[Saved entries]

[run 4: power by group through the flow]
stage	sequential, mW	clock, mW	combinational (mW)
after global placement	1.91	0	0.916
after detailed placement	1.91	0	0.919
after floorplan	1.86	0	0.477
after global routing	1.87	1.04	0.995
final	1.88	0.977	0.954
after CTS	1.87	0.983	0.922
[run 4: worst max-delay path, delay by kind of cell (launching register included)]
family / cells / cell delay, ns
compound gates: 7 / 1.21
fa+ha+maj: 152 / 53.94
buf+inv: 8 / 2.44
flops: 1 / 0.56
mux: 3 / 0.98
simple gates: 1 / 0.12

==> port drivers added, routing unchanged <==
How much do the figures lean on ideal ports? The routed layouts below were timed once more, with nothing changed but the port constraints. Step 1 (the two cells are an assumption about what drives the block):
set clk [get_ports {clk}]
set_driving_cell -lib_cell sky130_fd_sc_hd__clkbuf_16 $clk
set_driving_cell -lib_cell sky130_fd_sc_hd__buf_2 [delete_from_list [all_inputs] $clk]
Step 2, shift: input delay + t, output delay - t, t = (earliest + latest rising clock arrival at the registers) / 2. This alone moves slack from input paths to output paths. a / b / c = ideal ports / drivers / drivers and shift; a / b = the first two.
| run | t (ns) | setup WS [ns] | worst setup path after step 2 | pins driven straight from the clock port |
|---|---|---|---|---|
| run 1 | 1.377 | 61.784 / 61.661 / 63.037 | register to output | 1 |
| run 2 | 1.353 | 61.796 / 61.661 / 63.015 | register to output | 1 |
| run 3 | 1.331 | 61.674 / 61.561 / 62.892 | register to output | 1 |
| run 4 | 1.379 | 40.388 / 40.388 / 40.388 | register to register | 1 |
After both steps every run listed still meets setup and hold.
Source: an optimization exercise on an open RTL-to-GDS flow (aim: small area). Production flows keep margins and buffers that such runs may drop.
Where RTL was checked, it was by simulation tests only, not by an equivalence proof against the original.
Only the layout flow was run in run 5; the RTL was not checked for function there.
No activity file was given, so power comes from the tool's default toggle rates.

File: flow/design.v
module MINI_LCD_WATCH(CLK,RESETN,
LCD_RS,LCD_RW,LCD_DATA,PIEZO,
   KEY1,KEY2,KEY3,KEY4,KEY5,KEY6,KEY7,KEY8,KEY9
);
input CLK,RESETN;
input KEY1,KEY2,KEY3,KEY4,KEY5,KEY6,KEY7,KEY8,KEY9;
output LCD_RS, LCD_RW;
output [7:0] LCD_DATA;
output PIEZO;
wire rst = ~RESETN;
wire tick;
reg [16:0] cnt;
always @(posedge CLK)
	if (rst | tick) cnt <= 17'd43690;
	else cnt <= {~cnt[15:0], (cnt[16] ^ cnt[13])};
assign tick = (cnt == 17'd65217);
reg mode;
always @(posedge CLK)
	if (rst) mode <= 1'b0;
	else if (tick & KEY9) mode <= ~mode;
function fb; input [3:0] q; fb = ~((~q[2] & q[0]) | (q[2] & ~q[1] & ~q[0]) | (q[3])); endfunction
function gb; input [3:0] q; gb = ~((q[0]) | (~q[3] & ~q[2] & q[1]) | (q[3] & ~q[1])); endfunction
function f2b; input [3:0] q; f2b = ~((~q[3] & ~q[1] & ~q[0]) | (q[2]) | (q[3] & q[1] & ~q[0])); endfunction
function [3:0] up1; input [3:0] q; up1 = {q[2:0], fb(q)}; endfunction
function [3:0] up2; input [3:0] q; up2 = {q[1:0], fb(q), f2b(q)}; endfunction
function [3:0] dn1; input [3:0] q; dn1 = {gb(q), q[3:1]}; endfunction
function is9; input [3:0] q; is9 = (~q[3] & ~q[2] & q[1]); endfunction
function is0; input [3:0] q; is0 = (~q[3] & q[2] & q[0]); endfunction
function is89; input [3:0] q; is89 = ~((~q[1] & ~q[0]) | (q[2]) | (q[3])); endfunction
function is3; input [3:0] q; is3 = (q[3] & q[2]); endfunction
function is2; input [3:0] q; is2 = (q[2] & q[1]); endfunction
reg [3:0] so, mo, ho, amo, aho;
reg [2:0] st, mt, amt;
reg [1:0] ht, aht;
wire cm = ~mode & tick;
wire am = mode & tick;
wire s59 = st[2] & ~st[1] & is9(so);
wire m59 = mt[2] & ~mt[1] & is9(mo);
wire su2 = cm & KEY5 & ~KEY6;
wire su0 = cm & KEY6 & ~KEY5;
wire su1 = tick & ~su2 & ~su0;
wire sc = su1 & is9(so) | su2 & is89(so);
wire mu = cm & KEY3, md = cm & KEY4, mc = tick & s59;
wire mu2 = mu & mc & ~md;
wire md1 = md & ~mu & ~mc;
wire mu1 = tick & ((mu ^ mc ^ md) & ~md1);
wire mcu = mu1 & is9(mo) | mu2 & is89(mo);
wire mcd = md1 & is0(mo);
wire hu = cm & KEY1, hd = cm & KEY2, hc = tick & s59 & m59;
wire hu2 = hu & hc & ~hd;
wire hd1 = hd & ~hu & ~hc;
wire hu1 = tick & ((hu ^ hc ^ hd) & ~hd1);
wire h23 = ht[1] & is3(ho);
wire h22 = ht[1] & is2(ho);
wire h00 = ~ht[0] & is0(ho);
wire hclr = hu1 & h23 | hu2 & h22;
wire hset23 = hd1 & h00;
wire hset01 = hu2 & h23;
wire hcu = hu1 & is9(ho) | hu2 & is89(ho);
wire hcd = hd1 & is0(ho);
wire amu = am & KEY8;
wire amc = amu & is9(amo);
wire ahu = am & KEY7;
wire a23 = aht[1] & is3(aho);
always @(posedge CLK)
	if (rst) begin
		so <= 4'd5; st <= 0; mo <= 4'd5; mt <= 0; ho <= 4'd5; ht <= 0;
		amo <= 4'd5; amt <= 0; aho <= 4'd5; aht <= 0;
	end else begin
		so <= su2 ? up2(so) : su1 ? up1(so) : so;
		if (sc) st <= {st[1:0], ~st[2]};
		mo <= mu2 ? up2(mo) : mu1 ? up1(mo) : md1 ? dn1(mo) : mo;
		mt <= mcu ? {mt[1:0], ~mt[2]} : mcd ? {~mt[0], mt[2:1]} : mt;
		if (hclr) begin ho <= 4'd5; ht <= 2'b00; end
		else if (hset23) begin ho <= 4'd13; ht <= 2'b11; end
		else if (hset01) begin ho <= 4'd11; ht <= 2'b00; end
		else begin
			ho <= hu2 ? up2(ho) : hu1 ? up1(ho) : hd1 ? dn1(ho) : ho;
			ht <= hcu ? {ht[0], 1'b1} : hcd ? {1'b0, ht[1]} : ht;
		end
		if (amu) amo <= up1(amo);
		if (amc) amt <= {amt[1:0], ~amt[2]};
		if (ahu & a23) begin aho <= 4'd5; aht <= 2'b00; end
		else if (ahu) begin
			aho <= up1(aho);
			if (is9(aho)) aht <= {aht[0], 1'b1};
		end
	end
wire eq = (ho == aho) & (ht == aht) & (mo == amo) & (mt == amt);
wire send;
reg buff;
reg [7:0] scnt;
always @(posedge CLK)
	if (rst | ~eq | send) scnt <= 8'd170;
	else scnt <= {~scnt[6:0], (scnt[7] ^ scnt[4])};
assign send = (scnt == 8'd127);
always @(posedge CLK)
	if (rst) buff <= 1'b0;
	else if (~eq | send) buff <= ~buff;
assign PIEZO = buff;
reg [4:0] c;
reg [2:0] g;
wire loop = g[2] & g[1];
wire cend = loop ? (c[4] & c[2]) : (c[4] & c[3] & c[2] & c[1]);    
always @(posedge CLK)
	if (rst) begin
		c <= 5'd21; g <= 3'd0;
	end else begin
		c <= cend ? 5'd0 : c + 1'b1;
		if (cend) g <= g[2] & g[1] ? {2'b11, ~g[0]} : g + 1'b1;
	end
reg [3:0] oc;
reg [2:0] tc;
always @* begin
	case (c)
		5'd4, 5'd5: begin oc = mode ? aho : ho; tc = {1'b0, mode ? aht : ht}; end
		5'd7, 5'd8: begin oc = mode ? amo : mo; tc = mode ? amt : mt; end
		default: begin oc = so; tc = st; end
	endcase
end
reg [3:0] d1;
always @* begin
	d1[0] = ~((~oc[3] & oc[0]) | (oc[2] & oc[1]) | (oc[3] & ~oc[0]));
	d1[1] = (~oc[2] & ~oc[1] & ~oc[0]) | (oc[2] & oc[1]) | (oc[3] & oc[2]);
	d1[2] = ~((oc[0]) | (~oc[3] & oc[1]));
	d1[3] = ~((~oc[1] & ~oc[0]) | (oc[2]) | (oc[3]));
end
reg [3:0] dt;
always @* begin
	if (c == 5'd4) dt = {2'b00, tc[1], tc[0] & ~tc[1]};
	else case (tc)
		3'b000: dt = 0; 3'b001: dt = 1; 3'b011: dt = 2; 3'b111: dt = 3;
		3'b110: dt = 4; default: dt = 5;
	endcase
end
reg [3:0] nib;
reg [3:0] nn;
always @* begin
	nn = 4'h0;
	if (cend) begin
		case (g)
			3'd2, 3'd3: nn = 4'hC;
			3'd4: nn = 4'h6;
			default: nn = 4'h0;
		endcase
	end else begin
		case (g)
			3'd3, 3'd4: nn = 4'hC;
			3'd5: nn = 4'h6;
			3'd6: case (c)
				5'd0, 5'd15: nn = {1'b1, ~mode, 1'b0, ~mode};
				5'd4, 5'd7, 5'd10: nn = dt;
				5'd5, 5'd8, 5'd11: nn = d1;
				5'd6, 5'd9: nn = 4'hA;
				5'd16, 5'd17, 5'd18, 5'd19: nn = 4'h5;
				default: nn = 4'h0;
			endcase
			default: nn = 4'h0;
		endcase
	end
end
always @(posedge CLK) nib <= rst ? 4'h0 : nn;
reg rs, rw;
reg [3:0] hi;
always @* begin
	rs = 1'b0; rw = 1'b0; hi = 4'h0;
	case (g)
		3'd0, 3'd1, 3'd2: begin rs = 1'b1; rw = 1'b1; end
		3'd3: hi = 4'h3;
		3'd4, 3'd5: hi = 4'h0;
		3'd7: begin rs = (c != 0); hi = (c == 0) ? 4'hC : 4'h2; end
		default: begin
			rs = (c != 0);
			case (c)
				5'd0: hi = 4'h8;
				5'd1, 5'd16: hi = 4'h9;
				5'd2, 5'd3, 5'd4, 5'd13, 5'd14, 5'd15: hi = 4'h2;
				5'd5, 5'd6, 5'd7, 5'd8, 5'd9, 5'd10, 5'd11, 5'd12: hi = 4'h3;
				default: hi = 4'h6;
			endcase
		end
	endcase
end
assign LCD_RS = rs;
assign LCD_RW = rw;
assign LCD_DATA = {hi, nib};
endmodule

Work instruction: Note each line above that holds "delay", then copy all of them.

Response to the task:
[run 4: worst max-delay path, delay by kind of cell (launching register included)]
family / cells / cell delay, ns
Step 2, shift: input delay + t, output delay - t, t = (earliest + latest rising clock arrival at the registers) / 2. This alone moves slack from input paths to output paths. a / b / c = ideal ports / drivers / drivers and shift; a / b = the first two.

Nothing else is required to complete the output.